As a first step, the team developed an artificial version of Izumo and used it to detect binding partners on the surface of a mouse egg. They found it bound to folate receptor 4 (Folr4) and renamed it Juno.

They then engineered a strain of mice where the females lacked the Juno protein on the surface of their eggs. These mice were infertile and their eggs did not fuse with normal sperm. This showed Juno was essential to that step and for female fertility.

The team then ran the experiment the other way – they bred mice to lack the Izumo protein on the surface of their sperm and showed they were infertile.

They also found that once fertilized, eggs shed the normally abundant Juno rapidly from their surfaces, thus ensuring they fuse only with a single sperm. Within 40 minutes, the protein is virtually undetectable on the cell surfaces. If the egg cell fuses with more than one sperm, it has too many chromosomes and dies.

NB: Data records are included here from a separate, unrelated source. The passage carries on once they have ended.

**src/rtl/exu_pkg.sv**
```systemverilog
package exu_pkg;

    // alu operation codes, 11..15 are illegal
    typedef enum logic [3:0] {
        ADD  = 4'd0,
        SUB  = 4'd1,
        AND  = 4'd2,
        OR   = 4'd3,
        XOR  = 4'd4,
        SLT  = 4'd5,
        SLTU = 4'd6,
        SRL  = 4'd7,
        SLL  = 4'd8,
        SRA  = 4'd9,
        SLA  = 4'd10
    } alu_op_e;

    // branch compare codes, 6 and 7 are illegal
    typedef enum logic [2:0] {
        BEQ  = 3'd0,
        BNE  = 3'd1,
        BLT  = 3'd2,
        BGE  = 3'd3,
        BLTU = 3'd4,
        BGEU = 3'd5
    } branch_op_e;

    // word bits 3:0, 6:4 and 8
    typedef struct packed {
        logic       chain;
        branch_op_e branch_op;
        alu_op_e    alu_op;
    } exu_instr_t;

    typedef enum logic [1:0] {
        IDLE = 2'd0,
        EXEC = 2'd1
    } exu_state_e;

endpackage

```
**src/rtl/apb_pkg.sv**
```systemverilog
package apb_pkg;

    localparam int DATAWIDTH = 32;

    typedef struct packed {
        logic                 psel;
        logic                 penable;
        logic                 pwrite;
        logic [7:0]           paddr;
        logic [DATAWIDTH-1:0] pwdata;
    } apb_req_t;

    typedef struct packed {
        logic [DATAWIDTH-1:0] prdata;
        logic                 pready;
        logic                 pslverr;
    } apb_rsp_t;

    // register map
    typedef enum logic [7:0] {
        REG_A      = 8'h00,
        REG_B      = 8'h04,
        REG_INSTR  = 8'h08,
        REG_RESULT = 8'h0C,
        REG_FLAG   = 8'h10
    } exu_reg_e;

endpackage

```
**src/rtl/alu.sv**
```systemverilog
`timescale 1ns/1ns

module alu #(
    parameter int DATAWIDTH   = 32,
    parameter int SHIFT_WIDTH = 5
) (
    input  logic [DATAWIDTH-1:0]   src_a_i,
    input  logic [DATAWIDTH-1:0]   src_b_i,
    input  exu_pkg::alu_op_e       alu_ctrl_i,
    input  exu_pkg::branch_op_e    branch_ctrl_i,
    input  logic [SHIFT_WIDTH-1:0] shift_i,
    output logic [DATAWIDTH-1:0]   alu_result_o,
    output logic                   zero_o
);

    logic signed [DATAWIDTH-1:0] src_a_signed;
    logic signed [DATAWIDTH-1:0] src_b_signed;
    logic                        lt_signed;
    logic                        lt_unsigned;
    logic                        equal;

    assign src_a_signed = src_a_i;
    assign src_b_signed = src_b_i;

    // shared compares for the slt ops and the branches
    assign lt_signed   = src_a_signed < src_b_signed;
    assign lt_unsigned = src_a_i < src_b_i;
    assign equal       = src_a_i == src_b_i;

    always_comb begin
        case (branch_ctrl_i)
            exu_pkg::BEQ: begin
                zero_o = equal;
            end
            exu_pkg::BNE: begin
                zero_o = !equal;
            end
            exu_pkg::BLT: begin
                zero_o = lt_signed;
            end
            exu_pkg::BGE: begin
                zero_o = !lt_signed;
            end
            exu_pkg::BLTU: begin
                zero_o = lt_unsigned;
            end
            exu_pkg::BGEU: begin
                zero_o = !lt_unsigned;
            end
            default: begin
                zero_o = 1'b0;
            end
        endcase
    end

    always_comb begin
        case (alu_ctrl_i)
            exu_pkg::ADD: begin
                alu_result_o = src_a_i + src_b_i;
            end
            exu_pkg::SUB: begin
                alu_result_o = src_a_i - src_b_i;
            end
            exu_pkg::AND: begin
                alu_result_o = src_a_i & src_b_i;
            end
            exu_pkg::OR: begin
                alu_result_o = src_a_i | src_b_i;
            end
            exu_pkg::XOR: begin
                alu_result_o = src_a_i ^ src_b_i;
            end
            exu_pkg::SLT: begin
                alu_result_o = {{(DATAWIDTH-1){1'b0}}, lt_signed};
            end
            exu_pkg::SLTU: begin
                alu_result_o = {{(DATAWIDTH-1){1'b0}}, lt_unsigned};
            end
            exu_pkg::SRL: begin
                alu_result_o = src_a_i >> shift_i;
            end
            // arithmetic left shift is the same as logical
            exu_pkg::SLL, exu_pkg::SLA: begin
                alu_result_o = src_a_i << shift_i;
            end
            exu_pkg::SRA: begin
                alu_result_o = src_a_signed >>> shift_i;
            end
            default: begin
                alu_result_o = '0;
            end
        endcase
    end

endmodule

```
**src/rtl/exu_ctrl.sv**
```systemverilog
`timescale 1ns/1ns

module exu_ctrl (
    input  logic                           clk_i,
    input  logic                           rst_n_i,
    input  apb_pkg::apb_req_t              apb_req_i,
    output apb_pkg::apb_rsp_t              apb_rsp_o,
    input  logic [apb_pkg::DATAWIDTH-1:0]  a_i,
    input  logic [apb_pkg::DATAWIDTH-1:0]  b_i,
    input  logic [apb_pkg::DATAWIDTH-1:0]  result_i,
    input  logic                           flag_i,
    input  exu_pkg::exu_instr_t            instr_q_i,
    output logic                           a_we_o,
    output logic                           b_we_o,
    output logic [apb_pkg::DATAWIDTH-1:0]  wdata_o,
    output logic                           launch_o,
    output exu_pkg::exu_instr_t            instr_o,
    output logic                           exec_o
);

    localparam int DW = apb_pkg::DATAWIDTH;

    exu_pkg::exu_state_e state_q;
    exu_pkg::exu_instr_t instr_d;
    logic                access;
    logic                wr;
    logic                mapped;
    logic                op_legal;

    assign access = apb_req_i.psel && apb_req_i.penable;
    assign wr     = access && apb_req_i.pwrite;

    assign mapped = apb_req_i.paddr inside {apb_pkg::REG_A, apb_pkg::REG_B,
        apb_pkg::REG_INSTR, apb_pkg::REG_RESULT, apb_pkg::REG_FLAG};

    assign instr_d.alu_op    = exu_pkg::alu_op_e'(apb_req_i.pwdata[3:0]);
    assign instr_d.branch_op = exu_pkg::branch_op_e'(apb_req_i.pwdata[6:4]);
    assign instr_d.chain     = apb_req_i.pwdata[8];

    assign op_legal = (apb_req_i.pwdata[3:0] <= exu_pkg::SLA)
                   && (apb_req_i.pwdata[6:4] <= exu_pkg::BGEU);

    // strobes live in the access cycle only
    assign a_we_o   = wr && (apb_req_i.paddr == apb_pkg::REG_A);
    assign b_we_o   = wr && (apb_req_i.paddr == apb_pkg::REG_B);
    assign launch_o = wr && (apb_req_i.paddr == apb_pkg::REG_INSTR) && op_legal;
    assign wdata_o  = apb_req_i.pwdata;

    assign apb_rsp_o.pready  = 1'b1;
    assign apb_rsp_o.pslverr = access && (!mapped
        || (wr && (apb_req_i.paddr == apb_pkg::REG_RESULT))
        || (wr && (apb_req_i.paddr == apb_pkg::REG_FLAG))
        || (wr && (apb_req_i.paddr == apb_pkg::REG_INSTR) && !op_legal));

    always_comb begin
        case (apb_req_i.paddr)
            apb_pkg::REG_A: begin
                apb_rsp_o.prdata = a_i;
            end
            apb_pkg::REG_B: begin
                apb_rsp_o.prdata = b_i;
            end
            apb_pkg::REG_INSTR: begin
                apb_rsp_o.prdata = {{(DW-9){1'b0}}, instr_q_i.chain, 1'b0,
                                    instr_q_i.branch_op, instr_q_i.alu_op};
            end
            apb_pkg::REG_RESULT: begin
                apb_rsp_o.prdata = result_i;
            end
            apb_pkg::REG_FLAG: begin
                apb_rsp_o.prdata = {{(DW-1){1'b0}}, flag_i};
            end
            default: begin
                apb_rsp_o.prdata = '0;
            end
        endcase
    end

    always_ff @(posedge clk_i or negedge rst_n_i) begin
        if (!rst_n_i) begin
            state_q <= exu_pkg::IDLE;
            instr_o <= '0;
        end else begin
            case (state_q)
                exu_pkg::IDLE: begin
                    if (launch_o) begin
                        state_q <= exu_pkg::EXEC;
                        instr_o <= instr_d;
                    end
                end
                default: begin
                    state_q <= exu_pkg::IDLE;
                end
            endcase
        end
    end

    assign exec_o = (state_q == exu_pkg::EXEC);

    // host must leave the bus idle while the result is computed
    a_no_psel_in_exec: assert property (@(posedge clk_i) disable iff (!rst_n_i)
        exec_o |-> !apb_req_i.psel);

    // decoded fields must be enum members
    a_launch_legal: assert property (@(posedge clk_i) disable iff (!rst_n_i)
        launch_o |-> (instr_d.alu_op inside {exu_pkg::ADD, exu_pkg::SUB, exu_pkg::AND,
            exu_pkg::OR, exu_pkg::XOR, exu_pkg::SLT, exu_pkg::SLTU, exu_pkg::SRL,
            exu_pkg::SLL, exu_pkg::SRA, exu_pkg::SLA})
        && (instr_d.branch_op inside {exu_pkg::BEQ, exu_pkg::BNE, exu_pkg::BLT,
            exu_pkg::BGE, exu_pkg::BLTU, exu_pkg::BGEU}));

endmodule

```
**src/rtl/operand_file.sv**
```systemverilog
`timescale 1ns/1ns

module operand_file #(
    parameter int DATAWIDTH   = 32,
    parameter int SHIFT_WIDTH = 5
) (
    input  logic                   clk_i,
    input  logic                   rst_n_i,
    input  logic                   a_we_i,
    input  logic                   b_we_i,
    input  logic [DATAWIDTH-1:0]   wdata_i,
    input  logic                   commit_i,
    input  logic                   chain_i,
    input  logic [DATAWIDTH-1:0]   result_i,
    output logic [DATAWIDTH-1:0]   a_o,
    output logic [DATAWIDTH-1:0]   b_o,
    output logic [SHIFT_WIDTH-1:0] shamt_o
);

    always_ff @(posedge clk_i or negedge rst_n_i) begin
        if (!rst_n_i) begin
            a_o <= '0;
            b_o <= '0;
        end else begin
            // chained result goes back into a
            if (commit_i && chain_i) begin
                a_o <= result_i;
            end else if (a_we_i) begin
                a_o <= wdata_i;
            end
            if (b_we_i) begin
                b_o <= wdata_i;
            end
        end
    end

    assign shamt_o = b_o[SHIFT_WIDTH-1:0];

    // a host write cannot collide with write-back
    a_no_we_on_commit: assert property (@(posedge clk_i) disable iff (!rst_n_i)
        !(a_we_i && commit_i));

endmodule

```
**src/rtl/result_unit.sv**
```systemverilog
`timescale 1ns/1ns

module result_unit (
    input  logic                          clk_i,
    input  logic                          rst_n_i,
    input  logic                          commit_i,
    input  exu_pkg::exu_instr_t           instr_i,
    input  logic [apb_pkg::DATAWIDTH-1:0] result_i,
    input  logic                          flag_i,
    output logic [apb_pkg::DATAWIDTH-1:0] result_o,
    output logic                          flag_o,
    output exu_pkg::exu_instr_t           instr_q_o
);

    // held until the next commit
    always_ff @(posedge clk_i or negedge rst_n_i) begin
        if (!rst_n_i) begin
            result_o  <= '0;
            flag_o    <= 1'b0;
            instr_q_o <= '0;
        end else if (commit_i) begin
            result_o  <= result_i;
            flag_o    <= flag_i;
            instr_q_o <= instr_i;
        end
    end

endmodule

```
**src/rtl/exu_top.sv**
```systemverilog
`timescale 1ns/1ns

module exu_top #(
    parameter int DATAWIDTH   = 32,
    parameter int SHIFT_WIDTH = 5
) (
    input  logic              clk_i,
    input  logic              rst_n_i,
    input  apb_pkg::apb_req_t apb_req_i,
    output apb_pkg::apb_rsp_t apb_rsp_o
);

    localparam int BUS_W = apb_pkg::DATAWIDTH;

    logic                   a_we;
    logic                   b_we;
    logic                   commit;
    logic [BUS_W-1:0]       wdata;
    exu_pkg::exu_instr_t    instr;
    exu_pkg::exu_instr_t    instr_q;
    logic [DATAWIDTH-1:0]   a_q;
    logic [DATAWIDTH-1:0]   b_q;
    logic [SHIFT_WIDTH-1:0] shamt;
    logic [DATAWIDTH-1:0]   alu_result;
    logic                   zero;
    logic [BUS_W-1:0]       result_q;
    logic                   flag_q;

    // launch is consumed inside the controller
    exu_ctrl u_ctrl (
        .clk_i     (clk_i),
        .rst_n_i   (rst_n_i),
        .apb_req_i (apb_req_i),
        .apb_rsp_o (apb_rsp_o),
        .a_i       (BUS_W'(a_q)),
        .b_i       (BUS_W'(b_q)),
        .result_i  (result_q),
        .flag_i    (flag_q),
        .instr_q_i (instr_q),
        .a_we_o    (a_we),
        .b_we_o    (b_we),
        .wdata_o   (wdata),
        .launch_o  (),
        .instr_o   (instr),
        .exec_o    (commit)
    );

    operand_file #(
        .DATAWIDTH   (DATAWIDTH),
        .SHIFT_WIDTH (SHIFT_WIDTH)
    ) u_operands (
        .clk_i    (clk_i),
        .rst_n_i  (rst_n_i),
        .a_we_i   (a_we),
        .b_we_i   (b_we),
        .wdata_i  (DATAWIDTH'(wdata)),
        .commit_i (commit),
        .chain_i  (instr.chain),
        .result_i (alu_result),
        .a_o      (a_q),
        .b_o      (b_q),
        .shamt_o  (shamt)
    );

    alu #(
        .DATAWIDTH   (DATAWIDTH),
        .SHIFT_WIDTH (SHIFT_WIDTH)
    ) u_alu (
        .src_a_i       (a_q),
        .src_b_i       (b_q),
        .alu_ctrl_i    (instr.alu_op),
        .branch_ctrl_i (instr.branch_op),
        .shift_i       (shamt),
        .alu_result_o  (alu_result),
        .zero_o        (zero)
    );

    result_unit u_result (
        .clk_i     (clk_i),
        .rst_n_i   (rst_n_i),
        .commit_i  (commit),
        .instr_i   (instr),
        .result_i  (BUS_W'(alu_result)),
        .flag_i    (zero),
        .result_o  (result_q),
        .flag_o    (flag_q),
        .instr_q_o (instr_q)
    );

endmodule

```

The team explains their findings in the video below:

It took several attempts to make these discoveries, and they had to keep redesigning their experiments, because, as first author Dr. Enrica Bianchi, also of the Cell Surface Signalling Laboratory, explains:

The binding of the two proteins is very weak, which probably explains why this has remained a mystery until now. Previous work in the laboratory led us to expect the interaction to be weak, and this then guided the design of our experiments, and, after a lot of effort, it finally worked.”

The team is now screening infertile women to find if they have any defects in their Juno receptors. If there is a link between Juno defects and infertility, then a simple genetic test could provide valuable information for helping infertile women and their doctors choose the best treatment.

In September 2013, Medical News Today learned a reason why some embryos do not implant in the uterus. Teams from the UK and the Netherlands showed that the uterus performs “quality control” on a new embryo before deciding whether to accept it. They hope the finding will lead to improvements in the success rate of IVF.